The final stylistic change in the postwar poetry is the increased number of short lyrics. It should be noted, however, that from the very beginning of his career Whitman writes both long and short poems, and it could be argued that a masterpiece like "Song of Myself" is, in some ways, more aptly described as a sequence of short poems than as one single poem. The cluster arrangements of the 1860 edition feature many short lyrics, and the texture of Leaves of Grass from 1860 to 1892 owes a great deal to the mixture of long poems with clusters of short lyrics. The poems of Whitman's last decade tend to run to fewer than twenty lines, and they often run to fewer than ten lines. Because of this reduction in length, Whitman engages in significantly less artistic manipulation of stanza forms. Finally, the subjects in the last decade tend to create an effect of occasional verse, whether the occasion be public or private. Although these facts suggest a waning of poetic power, it is well to note that the long line remains a prominent feature in the late poems, as do the characteristic techniques of Whitman's unconventional prosody.

Whitman's innovative experiments with language extend beyond the rather permeable boundary separating poetry from prose. In this regard, Whitman's prose style is at its best, for many readers, when it most nearly approximates his poetic style. Thus the 1855 Preface to Leaves of Grass employs the very same techniques that mark Whitman's free verse, and the poet cannibalized the Preface for poems in the 1856 edition, especially "By Blue Ontario's Shore." The 1856 "Letter to Ralph Waldo Emerson" and the unpublished pamphlet "The Eighteenth Presidency!" resemble the 1855 Preface in style and technique, and in all three texts the effect is that of language threatening to expand beyond the borders of sentence and paragraph. Some readers have described this effect as the presence or voice of the speaker resisting the confines of written language.

Effects of presence or voice persist in the postwar prose, particularly in Democratic Vistas (1871). Whitman employs syntactic parallelism, catalogue techniques, and compounds to create a complex figure of eloquence, a speaker-writer who is both an active, individualized observer of postwar urban America and a more withdrawn, retrospective, general diagnostician of postwar America's materialistic disease. Though marked by more complex and demanding syntactic structures, Whitman's style in Democratic Vistas recalls the oratorical style of the 1850s. In Specimen Days (1882), as well as in the short essays of the 1880s, Whitman's style parallels the reductions in scale and scope that characterize the poems of the final decade. But like the short poems of the annexes, the wartime memoranda and nature descriptions in Specimen Days maintain a certain stylistic expansiveness on the level of the sentence. The postwar prose awaits an extensive critical analysis and appraisal.

Bibliography

Allen, Gay Wilson. The New Walt Whitman Handbook. 1975. New York: New York UP, 1986.
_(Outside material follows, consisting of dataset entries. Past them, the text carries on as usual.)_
### src/dtr_map.svh
`ifndef DTR_MAP_SVH
`define DTR_MAP_SVH

// ==========================================================
// Port addresses
`define DTR_ADDR_TEST_OUTPUT_SELECT      16'h9872
`define DTR_ADDR_DELAY     16'hA072
`define DTR_ADDR_TEST_EN   16'hA872
`define DTR_ADDR_STATUS    16'hDC72

// ==========================================================
// Diagnostic register fields
`define DTR_TEST_OUTPUT_SELECT_SEL_MSB   5
`define DTR_TEST_OUTPUT_SELECT_STATE_BIT 6
`define DTR_SEL_NORMAL     6'h00
`define DTR_SEL_SPK_OFF    6'h01
`define DTR_TEST_OUTPUT_SELECT_SEL_RST   6'h00

// ==========================================================
// Delay line register fields
`define DTR_DLY_LOCK_BIT   7
`define DTR_DLY_FREEZE_BIT 6
`define DTR_DLY_CNT_MSB    5
`define DTR_DLY_CNT_INIT   6'h20

// ==========================================================
// Test enable register fields
`define DTR_TE_RW_MSB      9
`define DTR_TE_RW_RST      10'h000
// Arbitrary neutral stepping code
`define DTR_SEC_REV        4'h6

// ==========================================================
// Strength thresholds on the delay count and reset strength
`define DTR_TH_MID         6'h18
`define DTR_TH_FULL        6'h30
`define DTR_STR_RST        2'h3

`endif

### src/dtr_pkg.sv
`include "dtr_map.svh"

package dtr_pkg;

  // I/O port request from the host side decoder
  typedef struct packed {
    logic [15:0] addr;
    logic        rd;
    logic        wr;
    logic [15:0] wdata;
  } dtr_io_s;

  // Writable test enable bits 09-00
  typedef struct packed {
    logic retrace_activity_unmask;
    logic delay_line_test;
    logic cpu_type_test_enable;
    logic dma_regfile_test_a;
    logic dma_regfile_test_b;
    logic ems_map_test_a;
    logic ems_map_test_b;
    logic pulldown_enable;
    logic first_access_page_disable;
    logic level_irq_enable;
  } dtr_test_en_s;

  // Calibrator phase
  typedef enum logic {
    DTR_CAL_SEEK,
    DTR_CAL_TRACK
  } dtr_cal_e;

  // Count to strength as {strength_mid, slow}; 01 never produced
  function automatic logic [1:0] dtr_strength(input logic [5:0] cnt);
    if (cnt < `DTR_TH_MID)
      return 2'h0;
    else if (cnt < `DTR_TH_FULL)
      return 2'h2;
    else
      return 2'h3;
  endfunction

endpackage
Folsom, Ed, ed. Walt Whitman: The Centennial Essays. Iowa City: U of Iowa P, 1994.

Hollis, C. Carroll. Language and Style in "Leaves of Grass." Baton Rouge: Louisiana State UP, 1983.

Nathanson, Tenney. Whitman's Presence: Body, Voice, and Writing in "Leaves of Grass." New York: New York UP, 1992.

Southard, Sherry G. "Whitman and Language: An Annotated Bibliography." Walt Whitman Quarterly Review 2.2 (1984): 31–49.

Traubel, Horace. Foreword. An American Primer. By Walt Whitman. Boston: Small, Maynard, 1904. v–ix.

Warren, James Perrin. Walt Whitman's Language Experiment. University Park: Pennsylvania State UP, 1990.

Whitman, Walt. Leaves of Grass: Comprehensive Reader's Edition. Ed. Harold W. Blodgett and Sculley Bradley. New York: New York UP, 1965.